**What you have to do**
Whenever a line below mentions the word "changing", that line should be copied.

**Data section**
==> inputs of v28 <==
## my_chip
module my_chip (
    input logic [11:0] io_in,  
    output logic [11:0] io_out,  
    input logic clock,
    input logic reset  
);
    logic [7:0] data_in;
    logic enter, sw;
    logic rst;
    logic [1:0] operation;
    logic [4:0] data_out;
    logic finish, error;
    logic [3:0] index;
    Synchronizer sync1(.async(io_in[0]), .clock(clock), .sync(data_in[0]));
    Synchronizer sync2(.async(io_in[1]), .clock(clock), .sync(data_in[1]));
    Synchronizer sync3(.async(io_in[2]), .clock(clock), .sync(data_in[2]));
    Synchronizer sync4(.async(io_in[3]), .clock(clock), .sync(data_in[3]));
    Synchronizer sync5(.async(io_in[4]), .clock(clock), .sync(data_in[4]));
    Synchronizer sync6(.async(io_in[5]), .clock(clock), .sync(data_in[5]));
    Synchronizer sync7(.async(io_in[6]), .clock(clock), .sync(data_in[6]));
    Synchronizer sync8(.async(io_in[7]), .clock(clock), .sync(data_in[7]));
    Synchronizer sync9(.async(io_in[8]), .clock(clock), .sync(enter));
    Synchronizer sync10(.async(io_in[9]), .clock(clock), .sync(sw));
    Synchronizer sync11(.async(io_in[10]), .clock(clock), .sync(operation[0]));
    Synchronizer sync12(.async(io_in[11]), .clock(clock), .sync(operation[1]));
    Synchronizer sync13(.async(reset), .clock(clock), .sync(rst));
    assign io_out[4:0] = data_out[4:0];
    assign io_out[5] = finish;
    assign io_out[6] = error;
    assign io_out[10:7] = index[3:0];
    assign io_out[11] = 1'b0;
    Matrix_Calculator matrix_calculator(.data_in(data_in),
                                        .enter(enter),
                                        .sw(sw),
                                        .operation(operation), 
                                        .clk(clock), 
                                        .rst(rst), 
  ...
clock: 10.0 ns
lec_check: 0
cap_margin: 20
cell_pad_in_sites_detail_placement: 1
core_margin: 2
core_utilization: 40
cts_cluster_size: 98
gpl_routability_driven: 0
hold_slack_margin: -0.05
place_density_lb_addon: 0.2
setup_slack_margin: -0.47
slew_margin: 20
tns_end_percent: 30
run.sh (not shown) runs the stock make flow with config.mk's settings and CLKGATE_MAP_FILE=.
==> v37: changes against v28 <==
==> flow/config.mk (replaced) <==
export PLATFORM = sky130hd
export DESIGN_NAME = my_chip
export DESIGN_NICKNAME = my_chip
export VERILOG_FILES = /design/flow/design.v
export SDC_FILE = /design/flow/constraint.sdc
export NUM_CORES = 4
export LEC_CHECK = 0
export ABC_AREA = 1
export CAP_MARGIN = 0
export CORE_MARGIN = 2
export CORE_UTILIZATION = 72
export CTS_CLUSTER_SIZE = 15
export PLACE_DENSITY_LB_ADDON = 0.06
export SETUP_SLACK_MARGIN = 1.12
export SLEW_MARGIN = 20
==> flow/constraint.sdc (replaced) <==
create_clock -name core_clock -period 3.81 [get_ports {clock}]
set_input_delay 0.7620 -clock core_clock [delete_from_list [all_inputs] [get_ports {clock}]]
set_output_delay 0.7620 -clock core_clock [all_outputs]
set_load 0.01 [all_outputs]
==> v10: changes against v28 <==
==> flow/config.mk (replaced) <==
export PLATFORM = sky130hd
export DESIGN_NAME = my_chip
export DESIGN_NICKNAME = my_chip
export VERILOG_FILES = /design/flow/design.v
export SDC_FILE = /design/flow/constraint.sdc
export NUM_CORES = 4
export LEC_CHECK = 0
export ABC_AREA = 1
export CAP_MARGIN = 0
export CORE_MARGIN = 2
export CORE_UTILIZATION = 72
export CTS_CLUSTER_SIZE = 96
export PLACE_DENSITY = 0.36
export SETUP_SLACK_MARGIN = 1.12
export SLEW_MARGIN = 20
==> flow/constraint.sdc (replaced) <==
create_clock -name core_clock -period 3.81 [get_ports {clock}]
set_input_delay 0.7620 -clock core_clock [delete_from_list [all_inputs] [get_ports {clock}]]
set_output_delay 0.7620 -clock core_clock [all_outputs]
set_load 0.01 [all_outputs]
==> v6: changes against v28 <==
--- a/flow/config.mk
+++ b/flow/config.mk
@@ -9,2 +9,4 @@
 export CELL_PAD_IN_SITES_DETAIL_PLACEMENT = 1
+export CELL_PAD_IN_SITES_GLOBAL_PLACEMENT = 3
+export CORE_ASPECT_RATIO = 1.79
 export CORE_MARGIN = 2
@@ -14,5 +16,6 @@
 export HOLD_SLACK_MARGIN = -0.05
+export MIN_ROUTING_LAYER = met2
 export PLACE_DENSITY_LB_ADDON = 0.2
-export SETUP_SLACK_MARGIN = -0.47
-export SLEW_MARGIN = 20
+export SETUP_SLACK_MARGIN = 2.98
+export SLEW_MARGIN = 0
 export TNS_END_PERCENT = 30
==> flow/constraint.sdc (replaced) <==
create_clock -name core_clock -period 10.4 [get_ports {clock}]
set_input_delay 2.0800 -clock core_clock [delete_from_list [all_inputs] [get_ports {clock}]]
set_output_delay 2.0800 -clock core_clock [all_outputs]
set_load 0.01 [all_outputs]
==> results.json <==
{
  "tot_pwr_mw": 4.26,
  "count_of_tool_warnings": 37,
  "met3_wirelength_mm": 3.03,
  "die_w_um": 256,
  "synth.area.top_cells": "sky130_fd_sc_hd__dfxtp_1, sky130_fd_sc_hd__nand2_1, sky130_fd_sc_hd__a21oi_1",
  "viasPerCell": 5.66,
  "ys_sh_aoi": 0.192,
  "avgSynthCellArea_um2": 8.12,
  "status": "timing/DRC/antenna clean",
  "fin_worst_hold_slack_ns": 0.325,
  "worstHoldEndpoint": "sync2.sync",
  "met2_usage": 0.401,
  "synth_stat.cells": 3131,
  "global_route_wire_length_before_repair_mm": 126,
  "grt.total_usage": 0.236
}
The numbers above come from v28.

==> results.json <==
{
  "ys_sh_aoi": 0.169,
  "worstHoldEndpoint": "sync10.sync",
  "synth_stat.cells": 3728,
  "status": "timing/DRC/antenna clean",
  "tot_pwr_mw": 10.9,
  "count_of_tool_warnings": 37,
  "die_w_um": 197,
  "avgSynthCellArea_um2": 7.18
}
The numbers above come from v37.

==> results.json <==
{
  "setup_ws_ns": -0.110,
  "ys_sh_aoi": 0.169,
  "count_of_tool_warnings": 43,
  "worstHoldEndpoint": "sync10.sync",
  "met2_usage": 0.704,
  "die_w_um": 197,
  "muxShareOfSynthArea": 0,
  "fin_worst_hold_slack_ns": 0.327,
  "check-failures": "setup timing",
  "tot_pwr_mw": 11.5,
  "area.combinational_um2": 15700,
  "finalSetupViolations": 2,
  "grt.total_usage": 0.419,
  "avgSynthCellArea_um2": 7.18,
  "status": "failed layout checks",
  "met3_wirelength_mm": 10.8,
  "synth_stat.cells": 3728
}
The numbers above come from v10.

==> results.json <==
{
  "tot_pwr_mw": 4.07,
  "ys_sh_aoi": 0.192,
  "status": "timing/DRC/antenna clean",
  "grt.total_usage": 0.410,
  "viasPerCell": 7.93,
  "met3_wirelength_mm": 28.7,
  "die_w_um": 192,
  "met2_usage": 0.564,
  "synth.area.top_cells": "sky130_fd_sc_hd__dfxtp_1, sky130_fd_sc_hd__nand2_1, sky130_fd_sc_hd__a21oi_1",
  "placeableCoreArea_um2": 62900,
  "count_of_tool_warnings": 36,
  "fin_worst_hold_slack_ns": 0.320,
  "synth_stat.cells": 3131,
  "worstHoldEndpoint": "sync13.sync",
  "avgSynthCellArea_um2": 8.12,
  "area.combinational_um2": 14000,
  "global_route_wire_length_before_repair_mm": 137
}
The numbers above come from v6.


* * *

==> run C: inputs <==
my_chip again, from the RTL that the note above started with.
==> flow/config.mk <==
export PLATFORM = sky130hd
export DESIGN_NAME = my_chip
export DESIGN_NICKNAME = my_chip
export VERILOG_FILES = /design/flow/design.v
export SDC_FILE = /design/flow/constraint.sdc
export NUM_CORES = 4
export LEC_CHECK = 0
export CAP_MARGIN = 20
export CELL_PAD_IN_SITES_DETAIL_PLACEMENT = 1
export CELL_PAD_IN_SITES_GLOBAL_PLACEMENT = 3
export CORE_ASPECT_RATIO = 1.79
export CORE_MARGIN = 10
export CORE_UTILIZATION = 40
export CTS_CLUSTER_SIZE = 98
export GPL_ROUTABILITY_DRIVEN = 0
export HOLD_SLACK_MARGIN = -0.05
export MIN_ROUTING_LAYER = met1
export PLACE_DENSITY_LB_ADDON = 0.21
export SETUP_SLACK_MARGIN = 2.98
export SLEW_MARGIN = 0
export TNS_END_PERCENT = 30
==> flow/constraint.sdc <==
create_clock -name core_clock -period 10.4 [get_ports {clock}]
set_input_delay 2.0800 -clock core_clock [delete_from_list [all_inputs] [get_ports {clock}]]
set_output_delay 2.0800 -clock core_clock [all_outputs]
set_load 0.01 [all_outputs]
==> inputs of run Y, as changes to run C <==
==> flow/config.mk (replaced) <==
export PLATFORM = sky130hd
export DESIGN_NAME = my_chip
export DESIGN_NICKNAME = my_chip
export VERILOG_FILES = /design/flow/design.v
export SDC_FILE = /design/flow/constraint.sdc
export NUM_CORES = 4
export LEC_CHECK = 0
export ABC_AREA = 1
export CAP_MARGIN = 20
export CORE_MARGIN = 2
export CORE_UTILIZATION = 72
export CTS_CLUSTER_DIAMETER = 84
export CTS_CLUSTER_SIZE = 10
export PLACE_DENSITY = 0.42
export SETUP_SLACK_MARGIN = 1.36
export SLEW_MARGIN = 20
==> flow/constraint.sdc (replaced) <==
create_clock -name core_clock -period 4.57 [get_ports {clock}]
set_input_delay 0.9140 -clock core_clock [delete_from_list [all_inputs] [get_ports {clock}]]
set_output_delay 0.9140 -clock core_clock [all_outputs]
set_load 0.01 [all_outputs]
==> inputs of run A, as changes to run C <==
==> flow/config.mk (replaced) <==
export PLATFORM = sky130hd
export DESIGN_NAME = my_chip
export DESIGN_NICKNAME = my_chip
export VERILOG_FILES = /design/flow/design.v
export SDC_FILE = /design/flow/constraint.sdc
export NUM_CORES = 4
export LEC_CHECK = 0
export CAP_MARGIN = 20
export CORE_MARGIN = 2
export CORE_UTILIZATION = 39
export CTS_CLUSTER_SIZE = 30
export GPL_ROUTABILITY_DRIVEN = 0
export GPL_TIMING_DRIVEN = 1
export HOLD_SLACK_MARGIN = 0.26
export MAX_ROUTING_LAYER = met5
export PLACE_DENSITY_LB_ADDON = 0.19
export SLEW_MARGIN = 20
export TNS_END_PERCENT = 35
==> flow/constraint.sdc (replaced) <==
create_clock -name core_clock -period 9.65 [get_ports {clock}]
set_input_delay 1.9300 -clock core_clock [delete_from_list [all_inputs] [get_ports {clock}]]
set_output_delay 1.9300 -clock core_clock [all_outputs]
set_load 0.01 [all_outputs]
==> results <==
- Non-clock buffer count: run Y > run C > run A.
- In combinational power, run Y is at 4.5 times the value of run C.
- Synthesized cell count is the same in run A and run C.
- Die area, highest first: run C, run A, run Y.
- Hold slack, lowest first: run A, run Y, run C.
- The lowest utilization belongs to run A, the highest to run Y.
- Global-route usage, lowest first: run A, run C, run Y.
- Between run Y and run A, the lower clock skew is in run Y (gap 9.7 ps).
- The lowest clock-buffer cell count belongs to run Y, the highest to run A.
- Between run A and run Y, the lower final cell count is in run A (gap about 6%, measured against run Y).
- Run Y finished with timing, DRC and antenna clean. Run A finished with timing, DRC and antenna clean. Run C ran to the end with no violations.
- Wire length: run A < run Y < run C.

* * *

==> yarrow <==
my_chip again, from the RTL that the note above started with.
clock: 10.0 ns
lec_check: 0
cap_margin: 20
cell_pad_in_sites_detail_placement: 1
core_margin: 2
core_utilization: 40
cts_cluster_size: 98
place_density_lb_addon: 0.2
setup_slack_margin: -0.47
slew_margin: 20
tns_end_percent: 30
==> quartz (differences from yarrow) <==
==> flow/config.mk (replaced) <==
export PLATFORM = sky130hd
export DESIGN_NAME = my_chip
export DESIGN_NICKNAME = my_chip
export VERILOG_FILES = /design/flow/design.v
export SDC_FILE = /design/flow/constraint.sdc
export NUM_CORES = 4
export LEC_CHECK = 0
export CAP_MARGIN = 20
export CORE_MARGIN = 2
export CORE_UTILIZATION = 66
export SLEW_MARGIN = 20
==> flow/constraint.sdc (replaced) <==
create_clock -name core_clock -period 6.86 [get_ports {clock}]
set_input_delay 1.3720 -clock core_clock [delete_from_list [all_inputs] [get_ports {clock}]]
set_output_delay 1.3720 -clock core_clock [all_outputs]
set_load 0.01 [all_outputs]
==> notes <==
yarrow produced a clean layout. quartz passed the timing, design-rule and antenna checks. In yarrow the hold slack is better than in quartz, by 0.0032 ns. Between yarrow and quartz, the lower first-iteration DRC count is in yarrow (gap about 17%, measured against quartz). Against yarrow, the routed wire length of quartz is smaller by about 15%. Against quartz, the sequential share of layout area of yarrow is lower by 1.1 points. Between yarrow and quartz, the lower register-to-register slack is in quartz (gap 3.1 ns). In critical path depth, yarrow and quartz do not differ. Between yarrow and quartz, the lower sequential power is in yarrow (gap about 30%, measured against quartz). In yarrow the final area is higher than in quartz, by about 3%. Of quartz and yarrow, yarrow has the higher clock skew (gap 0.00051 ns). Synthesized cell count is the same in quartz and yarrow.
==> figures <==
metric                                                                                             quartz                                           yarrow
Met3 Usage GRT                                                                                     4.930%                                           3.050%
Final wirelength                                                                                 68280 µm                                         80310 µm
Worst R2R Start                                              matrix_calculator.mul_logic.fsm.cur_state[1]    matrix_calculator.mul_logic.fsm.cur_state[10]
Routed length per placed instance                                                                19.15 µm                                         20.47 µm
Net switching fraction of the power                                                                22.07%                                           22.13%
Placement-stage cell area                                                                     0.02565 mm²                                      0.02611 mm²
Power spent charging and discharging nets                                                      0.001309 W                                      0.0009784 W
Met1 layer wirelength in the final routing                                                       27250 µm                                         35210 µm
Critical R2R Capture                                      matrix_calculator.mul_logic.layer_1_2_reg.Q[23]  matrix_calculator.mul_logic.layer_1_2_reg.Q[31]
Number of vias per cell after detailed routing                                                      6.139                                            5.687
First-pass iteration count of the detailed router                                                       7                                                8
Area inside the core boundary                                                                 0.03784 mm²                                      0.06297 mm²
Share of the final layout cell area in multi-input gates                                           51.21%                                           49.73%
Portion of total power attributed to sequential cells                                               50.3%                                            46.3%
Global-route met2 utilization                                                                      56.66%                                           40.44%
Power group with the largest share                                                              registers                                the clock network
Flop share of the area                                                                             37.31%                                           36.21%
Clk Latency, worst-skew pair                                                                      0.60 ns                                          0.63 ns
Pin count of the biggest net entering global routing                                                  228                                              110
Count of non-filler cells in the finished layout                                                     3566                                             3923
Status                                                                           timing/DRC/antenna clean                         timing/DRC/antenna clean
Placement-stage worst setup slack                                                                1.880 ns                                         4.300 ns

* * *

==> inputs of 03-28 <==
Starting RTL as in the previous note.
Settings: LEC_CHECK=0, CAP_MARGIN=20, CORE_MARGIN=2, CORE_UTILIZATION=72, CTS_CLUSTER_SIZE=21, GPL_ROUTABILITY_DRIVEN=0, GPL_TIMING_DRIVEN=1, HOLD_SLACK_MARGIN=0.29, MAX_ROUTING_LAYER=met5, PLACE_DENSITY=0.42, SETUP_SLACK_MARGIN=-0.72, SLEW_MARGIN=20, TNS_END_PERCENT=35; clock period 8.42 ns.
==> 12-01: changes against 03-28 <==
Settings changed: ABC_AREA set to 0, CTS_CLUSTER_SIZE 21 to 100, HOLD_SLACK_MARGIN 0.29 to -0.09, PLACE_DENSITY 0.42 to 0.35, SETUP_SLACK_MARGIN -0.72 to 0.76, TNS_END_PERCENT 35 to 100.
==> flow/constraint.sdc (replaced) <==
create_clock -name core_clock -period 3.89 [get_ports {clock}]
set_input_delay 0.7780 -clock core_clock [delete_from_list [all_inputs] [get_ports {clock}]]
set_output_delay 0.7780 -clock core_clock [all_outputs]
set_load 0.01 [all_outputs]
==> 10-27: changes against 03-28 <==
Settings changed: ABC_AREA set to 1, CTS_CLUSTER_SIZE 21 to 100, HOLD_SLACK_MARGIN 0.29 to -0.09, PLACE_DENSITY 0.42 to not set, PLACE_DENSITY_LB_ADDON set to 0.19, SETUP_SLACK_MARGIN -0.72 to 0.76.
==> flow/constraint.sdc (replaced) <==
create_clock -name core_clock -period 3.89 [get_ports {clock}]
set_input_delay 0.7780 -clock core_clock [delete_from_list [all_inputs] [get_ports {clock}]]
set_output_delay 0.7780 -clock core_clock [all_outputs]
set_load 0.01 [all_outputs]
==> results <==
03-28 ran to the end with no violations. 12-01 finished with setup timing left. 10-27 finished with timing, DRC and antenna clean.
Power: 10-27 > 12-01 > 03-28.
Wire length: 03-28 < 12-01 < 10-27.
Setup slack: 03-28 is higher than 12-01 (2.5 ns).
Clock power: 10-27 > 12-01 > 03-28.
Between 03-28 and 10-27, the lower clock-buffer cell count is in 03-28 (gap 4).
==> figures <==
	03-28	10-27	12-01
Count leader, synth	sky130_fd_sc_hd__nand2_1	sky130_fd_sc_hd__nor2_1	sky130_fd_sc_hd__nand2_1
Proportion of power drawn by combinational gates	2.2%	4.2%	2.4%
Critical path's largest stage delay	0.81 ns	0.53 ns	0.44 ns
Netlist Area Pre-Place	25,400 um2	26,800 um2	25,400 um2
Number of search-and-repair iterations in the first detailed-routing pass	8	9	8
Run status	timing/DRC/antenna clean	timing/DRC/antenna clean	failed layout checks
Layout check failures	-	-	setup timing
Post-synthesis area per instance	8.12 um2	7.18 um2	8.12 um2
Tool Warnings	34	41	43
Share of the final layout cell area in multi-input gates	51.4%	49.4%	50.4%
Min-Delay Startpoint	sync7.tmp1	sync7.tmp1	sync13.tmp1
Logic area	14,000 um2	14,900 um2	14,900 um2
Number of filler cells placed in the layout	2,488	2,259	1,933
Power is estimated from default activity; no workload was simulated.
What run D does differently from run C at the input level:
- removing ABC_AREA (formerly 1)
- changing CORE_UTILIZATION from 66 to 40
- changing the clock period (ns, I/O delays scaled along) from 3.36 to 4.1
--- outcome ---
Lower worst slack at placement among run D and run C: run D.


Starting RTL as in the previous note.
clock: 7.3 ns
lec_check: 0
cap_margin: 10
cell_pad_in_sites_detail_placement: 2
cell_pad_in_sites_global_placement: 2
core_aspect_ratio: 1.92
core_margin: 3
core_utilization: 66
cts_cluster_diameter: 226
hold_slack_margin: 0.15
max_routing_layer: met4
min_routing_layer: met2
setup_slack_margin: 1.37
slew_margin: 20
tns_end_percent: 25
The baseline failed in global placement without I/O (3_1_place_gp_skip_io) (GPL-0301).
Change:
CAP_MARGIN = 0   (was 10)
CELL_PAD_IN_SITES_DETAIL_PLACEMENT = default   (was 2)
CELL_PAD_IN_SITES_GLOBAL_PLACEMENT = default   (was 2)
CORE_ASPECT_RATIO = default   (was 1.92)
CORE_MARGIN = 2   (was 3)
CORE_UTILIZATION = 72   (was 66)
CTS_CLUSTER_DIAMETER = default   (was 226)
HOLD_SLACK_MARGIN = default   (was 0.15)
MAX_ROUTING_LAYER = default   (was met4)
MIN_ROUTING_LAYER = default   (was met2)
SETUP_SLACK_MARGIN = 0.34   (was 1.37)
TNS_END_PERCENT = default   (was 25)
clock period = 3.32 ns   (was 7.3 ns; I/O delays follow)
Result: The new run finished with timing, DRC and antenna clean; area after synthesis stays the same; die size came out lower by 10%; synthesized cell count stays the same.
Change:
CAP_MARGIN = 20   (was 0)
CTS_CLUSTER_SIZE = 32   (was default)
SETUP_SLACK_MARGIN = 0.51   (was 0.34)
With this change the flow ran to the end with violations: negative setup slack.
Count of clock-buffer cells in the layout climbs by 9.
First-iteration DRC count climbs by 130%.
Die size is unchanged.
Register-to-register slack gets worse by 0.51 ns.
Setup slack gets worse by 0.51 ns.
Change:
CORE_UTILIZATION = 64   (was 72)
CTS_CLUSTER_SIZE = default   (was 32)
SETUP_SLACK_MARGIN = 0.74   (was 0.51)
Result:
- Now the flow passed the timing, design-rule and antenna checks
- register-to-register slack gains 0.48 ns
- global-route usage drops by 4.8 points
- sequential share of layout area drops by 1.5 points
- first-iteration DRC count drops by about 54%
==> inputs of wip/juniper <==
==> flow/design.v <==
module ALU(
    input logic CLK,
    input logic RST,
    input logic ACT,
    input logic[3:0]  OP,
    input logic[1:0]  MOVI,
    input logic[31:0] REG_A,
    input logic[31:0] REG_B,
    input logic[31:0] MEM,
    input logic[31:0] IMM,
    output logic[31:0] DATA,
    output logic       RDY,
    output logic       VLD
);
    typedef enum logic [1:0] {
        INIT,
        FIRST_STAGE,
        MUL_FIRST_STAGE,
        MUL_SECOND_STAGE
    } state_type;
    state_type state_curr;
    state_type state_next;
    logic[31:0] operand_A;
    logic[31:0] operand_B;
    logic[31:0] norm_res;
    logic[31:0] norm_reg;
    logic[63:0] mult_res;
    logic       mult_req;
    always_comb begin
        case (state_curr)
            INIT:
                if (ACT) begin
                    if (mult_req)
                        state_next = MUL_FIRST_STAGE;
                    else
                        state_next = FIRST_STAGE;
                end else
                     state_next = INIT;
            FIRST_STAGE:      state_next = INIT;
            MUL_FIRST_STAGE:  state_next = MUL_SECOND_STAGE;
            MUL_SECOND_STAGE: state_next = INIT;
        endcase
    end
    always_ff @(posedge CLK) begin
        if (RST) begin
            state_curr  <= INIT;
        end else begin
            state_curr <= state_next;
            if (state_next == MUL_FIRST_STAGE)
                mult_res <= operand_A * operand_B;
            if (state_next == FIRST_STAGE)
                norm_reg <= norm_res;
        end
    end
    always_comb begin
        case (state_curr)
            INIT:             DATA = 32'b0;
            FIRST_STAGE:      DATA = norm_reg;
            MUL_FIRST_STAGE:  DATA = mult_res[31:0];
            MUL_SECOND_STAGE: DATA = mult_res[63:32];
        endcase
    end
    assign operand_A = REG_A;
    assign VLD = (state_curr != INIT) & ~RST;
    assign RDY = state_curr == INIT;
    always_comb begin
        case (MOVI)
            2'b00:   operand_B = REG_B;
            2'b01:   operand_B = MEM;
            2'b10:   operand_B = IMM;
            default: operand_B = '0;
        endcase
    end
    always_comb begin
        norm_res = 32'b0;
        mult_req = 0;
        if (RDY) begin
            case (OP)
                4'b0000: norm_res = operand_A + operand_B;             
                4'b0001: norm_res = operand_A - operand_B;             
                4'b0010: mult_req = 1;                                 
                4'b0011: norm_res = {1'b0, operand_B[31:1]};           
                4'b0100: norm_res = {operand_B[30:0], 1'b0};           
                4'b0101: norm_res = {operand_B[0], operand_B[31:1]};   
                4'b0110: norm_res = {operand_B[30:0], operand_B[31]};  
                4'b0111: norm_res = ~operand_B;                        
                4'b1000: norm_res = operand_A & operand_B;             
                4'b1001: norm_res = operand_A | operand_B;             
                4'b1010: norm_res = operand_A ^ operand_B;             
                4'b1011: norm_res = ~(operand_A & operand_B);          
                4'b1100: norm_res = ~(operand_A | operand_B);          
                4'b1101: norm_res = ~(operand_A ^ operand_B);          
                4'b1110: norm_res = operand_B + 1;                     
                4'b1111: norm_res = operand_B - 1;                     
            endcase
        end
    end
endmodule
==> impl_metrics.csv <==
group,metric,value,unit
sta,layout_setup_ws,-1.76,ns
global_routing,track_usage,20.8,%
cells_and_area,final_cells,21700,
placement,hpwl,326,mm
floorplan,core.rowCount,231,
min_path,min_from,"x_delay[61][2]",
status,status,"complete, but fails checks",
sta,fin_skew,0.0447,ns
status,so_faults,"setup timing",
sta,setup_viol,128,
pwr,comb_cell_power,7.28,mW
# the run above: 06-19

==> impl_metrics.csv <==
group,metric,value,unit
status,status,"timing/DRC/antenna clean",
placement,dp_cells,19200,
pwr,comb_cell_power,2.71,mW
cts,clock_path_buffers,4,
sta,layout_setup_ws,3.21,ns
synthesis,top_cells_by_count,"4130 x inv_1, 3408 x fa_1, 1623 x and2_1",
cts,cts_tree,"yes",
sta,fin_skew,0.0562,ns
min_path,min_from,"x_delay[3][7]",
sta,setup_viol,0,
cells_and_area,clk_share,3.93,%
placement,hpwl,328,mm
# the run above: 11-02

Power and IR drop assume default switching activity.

**Solution for this exercise**
- changing CORE_UTILIZATION from 66 to 40
- changing the clock period (ns, I/O delays scaled along) from 3.36 to 4.1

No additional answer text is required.